*Records for the exercise:*
### src/logic/tcp_pkg.sv
// Functional notes
// Option bit 6 picks control register layout
// Emulation takes divide and source from option
// Request flag sets when count reaches zero
// Mask bit high blocks the timer interrupt
// Reset forces mask to one
// Source select one picks pin, zero internal
// Pin enable gates pin, emulation forces one
// Source and enable pick prescaler input clock
// Clear bit write-only, one pulses prescaler clear
// Emulation: clear bit reads one, no effect
// Divide select picks tap, one to 128
// Software writes clear with divide changes
// Programmable reset loads bits from option byte
// Count decrements per tick, CPU read/write
`default_nettype none

package tcp_pkg;
   localparam int          ADDR_W        = 11;
   localparam int          DATA_W        = 8;
   localparam int          DIV_W         = 3;
   localparam int          PRE_STAGES    = 7;

   // ----------------------------------------
   // Register map
   // ----------------------------------------
   localparam logic [10:0] ADDR_COUNT    = 11'h008;
   localparam logic [10:0] ADDR_CONTROL  = 11'h009;
   localparam logic [10:0] ADDR_OPTION   = 11'h784;

   // ----------------------------------------
   // Control and option bit positions
   // ----------------------------------------
   localparam int          BIT_REQ       = 7;
   localparam int          BIT_MASK      = 6;
   localparam int          BIT_SRC       = 5;
   localparam int          BIT_PIN_EN    = 4;
   localparam int          BIT_CLEAR     = 3;
   localparam int          DIV_LSB       = 0;
   localparam int          OPT_EMU       = 6;
   localparam int          OPT_SRC       = 5;
   localparam int          OPT_PIN_EN    = 4;

   localparam logic [5:0]  EMU_LOW_READ  = 6'h3f;
   localparam logic [7:0]  COUNT_ONE     = 8'h01;
   localparam logic [7:0]  COUNT_ZERO    = 8'h00;
   localparam logic [7:0]  READ_UNMAPPED = 8'h00;

   // Source select and pin enable, in that order
   localparam logic [1:0]  CLK_INTERNAL  = 2'h0;
   localparam logic [1:0]  CLK_GATED     = 2'h1;
   localparam logic [1:0]  CLK_NONE      = 2'h2;
   localparam logic [1:0]  CLK_PIN       = 2'h3;
endpackage

`default_nettype wire

### src/logic/tcp_pre_if.sv
`default_nettype none

interface tcp_pre_if;
   import tcp_pkg::*;
   logic              tick_in;
   logic              clear;
   logic [DIV_W-1:0]  divide;
   logic              tick_out;

   modport ctrl (output tick_in, output clear, output divide, input tick_out);
   modport pre  (input tick_in, input clear, input divide, output tick_out);
endinterface

`default_nettype wire

### src/logic/tcp_pin_filter.sv
`default_nettype none

module tcp_pin_filter (
   input  wire logic mclk,
   input  wire logic sys_rst,
   input  wire logic pin,
   output var  logic level,
   output var  logic rise
);
   logic s1;
   logic s2;
   logic s3;

   always_ff @(posedge mclk) begin
      if (sys_rst) begin
         s1 <= 1'b0;
         s2 <= 1'b0;
         s3 <= 1'b0;
      end else begin
         s1 <= pin;
         s2 <= s1;
         s3 <= s2;
      end
   end

   // Level moves only when the last two stages agree
   always_ff @(posedge mclk) begin
      if (sys_rst) begin
         level <= 1'b0;
         rise  <= 1'b0;
      end else begin
         rise  <= (s2 == s3) && s2 && !level;
         if (s2 == s3) begin
            level <= s2;
         end
      end
   end
endmodule

`default_nettype wire

### src/logic/tcp_prescaler.sv
`default_nettype none

module tcp_prescaler #(
   parameter int STAGES = tcp_pkg::PRE_STAGES
) (
   input  wire logic mclk,
   input  wire logic sys_rst,
   tcp_pre_if.pre    bus
);
   import tcp_pkg::*;

   if (STAGES < PRE_STAGES || STAGES > 31) begin : g_stage_check
      $error("prescaler needs at least seven stages");
   end

   logic [STAGES-1:0] stage;

   function automatic logic [STAGES-1:0] tap_mask(input logic [DIV_W-1:0] sel);
      tap_mask = STAGES'((1 << sel) - 1);
   endfunction

   always_ff @(posedge mclk) begin
      if (sys_rst || bus.clear) begin
         stage <= '0;
      end else if (bus.tick_in) begin
         stage <= stage + STAGES'(1);
      end
   end

   // Tap n passes every 2**n input ticks; code 0 bypasses
   assign bus.tick_out = bus.tick_in && !bus.clear &&
                         ((stage & tap_mask(bus.divide)) == tap_mask(bus.divide));
endmodule

`default_nettype wire

### src/logic/tcp_timer.sv
`default_nettype none

module tcp_timer #(
   parameter int COUNT_W = 8
) (
   input  wire logic                      mclk,
   input  wire logic                      sys_rst,
   input  wire logic [tcp_pkg::ADDR_W-1:0] cpu_addr,
   input  wire logic                      cpu_wr,
   input  wire logic                      cpu_rd,
   input  wire logic [tcp_pkg::DATA_W-1:0] cpu_wdata,
   output var  logic [tcp_pkg::DATA_W-1:0] cpu_rdata,
   input  wire logic [tcp_pkg::DATA_W-1:0] option_byte,
   input  wire logic                      timer_pin,
   output logic                           timer_irq
);
   import tcp_pkg::*;

   if (COUNT_W != DATA_W) begin : g_width_check
      $error("count width must match the data bus");
   end

   // ----------------------------------------
   // Registers
   // ----------------------------------------
   logic [DATA_W-1:0] timer_count;
   logic [DATA_W-1:0] option_latch;
   logic              emulation_select;
   logic              underflow_request;
   logic              request_mask;
   logic              source_select;
   logic              pin_enable;
   logic [DIV_W-1:0]  divide_select;

   logic              pin_level;
   logic              pin_rise;
   logic              eff_source;
   logic              eff_pin_en;
   logic [DIV_W-1:0]  eff_divide;
   logic              wr_count;
   logic              wr_control;
   logic              count_tick;
   logic              reaches_zero;
   logic [DATA_W-1:0] control_view;

   tcp_pre_if pre_bus ();

   tcp_pin_filter u_pin (
      .mclk    (mclk),
      .sys_rst (sys_rst),
      .pin     (timer_pin),
      .level   (pin_level),
      .rise    (pin_rise)
   );

   tcp_prescaler #(
      .STAGES (PRE_STAGES)
   ) u_pre (
      .mclk    (mclk),
      .sys_rst (sys_rst),
      .bus     (pre_bus.pre)
   );

   function automatic logic hit(input logic [ADDR_W-1:0] a, input logic [ADDR_W-1:0] target);
      hit = (a == target);
   endfunction

   assign wr_control = cpu_wr && hit(cpu_addr, ADDR_CONTROL);
   assign wr_count   = cpu_wr && hit(cpu_addr, ADDR_COUNT);

   // ----------------------------------------
   // Option byte and layout select
   // ----------------------------------------
   // The option byte is EPROM content; it is taken once at reset
   always_ff @(posedge mclk) begin
      if (sys_rst) begin
         option_latch     <= option_byte;
         emulation_select <= option_byte[OPT_EMU];
      end
   end

   // Emulation takes source and divide from the option byte
   assign eff_source = emulation_select ? option_latch[OPT_SRC] : source_select;
   assign eff_pin_en = emulation_select ? 1'b1 : pin_enable;
   assign eff_divide = emulation_select ? option_latch[DIV_LSB +: DIV_W] : divide_select;

   // ----------------------------------------
   // Software-programmable control fields
   // ----------------------------------------
   always_ff @(posedge mclk) begin
      if (sys_rst) begin
         source_select <= option_byte[OPT_SRC];
         pin_enable    <= option_byte[OPT_PIN_EN];
         divide_select <= option_byte[DIV_LSB +: DIV_W];
      end else if (wr_control && !emulation_select) begin
         source_select <= cpu_wdata[BIT_SRC];
         pin_enable    <= cpu_wdata[BIT_PIN_EN];
         divide_select <= cpu_wdata[DIV_LSB +: DIV_W];
      end
   end

   always_ff @(posedge mclk) begin
      if (sys_rst) begin
         request_mask <= 1'b1;
      end else if (wr_control) begin
         request_mask <= cpu_wdata[BIT_MASK];
      end
   end

   // ----------------------------------------
   // Prescaler input selection
   // ----------------------------------------
   // Internal clock is the phase clock itself, one tick per mclk
   always_comb begin
      case ({eff_source, eff_pin_en})
         CLK_INTERNAL: pre_bus.tick_in = 1'b1;
         CLK_GATED:    pre_bus.tick_in = pin_level;
         CLK_NONE:     pre_bus.tick_in = 1'b0;
         CLK_PIN:      pre_bus.tick_in = pin_rise;
         default:      pre_bus.tick_in = 1'b0;
      endcase
   end

   // A clear in the same write as a divide change avoids a stray count
   assign pre_bus.clear  = wr_control && cpu_wdata[BIT_CLEAR] && !emulation_select;
   assign pre_bus.divide = eff_divide;
   assign count_tick     = pre_bus.tick_out;

   // ----------------------------------------
   // Count register and underflow request
   // ----------------------------------------
   assign reaches_zero = count_tick && !wr_count && (timer_count == COUNT_ONE);

   always_ff @(posedge mclk) begin
      if (sys_rst) begin
         timer_count <= COUNT_ZERO;
      end else if (wr_count) begin
         timer_count <= cpu_wdata;
      end else if (count_tick) begin
         timer_count <= timer_count - COUNT_ONE;
      end
   end

   // Hardware set wins over a software clear in the same cycle
   always_ff @(posedge mclk) begin
      if (sys_rst) begin
         underflow_request <= 1'b0;
      end else if (reaches_zero) begin
         underflow_request <= 1'b1;
      end else if (wr_control) begin
         underflow_request <= cpu_wdata[BIT_REQ];
      end
   end

   assign timer_irq = underflow_request && !request_mask;

   // ----------------------------------------
   // Read path
   // ----------------------------------------
   always_comb begin
      if (emulation_select) begin
         control_view = {underflow_request, request_mask, EMU_LOW_READ};
      end else begin
         control_view = {underflow_request, request_mask, source_select, pin_enable,
                         1'b0, divide_select};
      end
   end

   always_ff @(posedge mclk) begin
      if (sys_rst) begin
         cpu_rdata <= READ_UNMAPPED;
      end else if (cpu_rd) begin
         case (cpu_addr)
            ADDR_COUNT:   cpu_rdata <= timer_count;
            ADDR_CONTROL: cpu_rdata <= control_view;
            ADDR_OPTION:  cpu_rdata <= option_latch;
            default:      cpu_rdata <= READ_UNMAPPED;
         endcase
      end
   end
endmodule

`default_nettype wire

*Requirement:* Return word for word the lines above from the line with "end else if (wr_control &&" to the line with "the same cycle", including both and leaving out all others.

*Solution:*
      end else if (wr_control && !emulation_select) begin
         source_select <= cpu_wdata[BIT_SRC];
         pin_enable    <= cpu_wdata[BIT_PIN_EN];
         divide_select <= cpu_wdata[DIV_LSB +: DIV_W];
      end
   end

   always_ff @(posedge mclk) begin
      if (sys_rst) begin
         request_mask <= 1'b1;
      end else if (wr_control) begin
         request_mask <= cpu_wdata[BIT_MASK];
      end
   end

   // ----------------------------------------
   // Prescaler input selection
   // ----------------------------------------
   // Internal clock is the phase clock itself, one tick per mclk
   always_comb begin
      case ({eff_source, eff_pin_en})
         CLK_INTERNAL: pre_bus.tick_in = 1'b1;
         CLK_GATED:    pre_bus.tick_in = pin_level;
         CLK_NONE:     pre_bus.tick_in = 1'b0;
         CLK_PIN:      pre_bus.tick_in = pin_rise;
         default:      pre_bus.tick_in = 1'b0;
      endcase
   end

   // A clear in the same write as a divide change avoids a stray count
   assign pre_bus.clear  = wr_control && cpu_wdata[BIT_CLEAR] && !emulation_select;
   assign pre_bus.divide = eff_divide;
   assign count_tick     = pre_bus.tick_out;

   // ----------------------------------------
   // Count register and underflow request
   // ----------------------------------------
   assign reaches_zero = count_tick && !wr_count && (timer_count == COUNT_ONE);

   always_ff @(posedge mclk) begin
      if (sys_rst) begin
         timer_count <= COUNT_ZERO;
      end else if (wr_count) begin
         timer_count <= cpu_wdata;
      end else if (count_tick) begin
         timer_count <= timer_count - COUNT_ONE;
      end
   end

   // Hardware set wins over a software clear in the same cycle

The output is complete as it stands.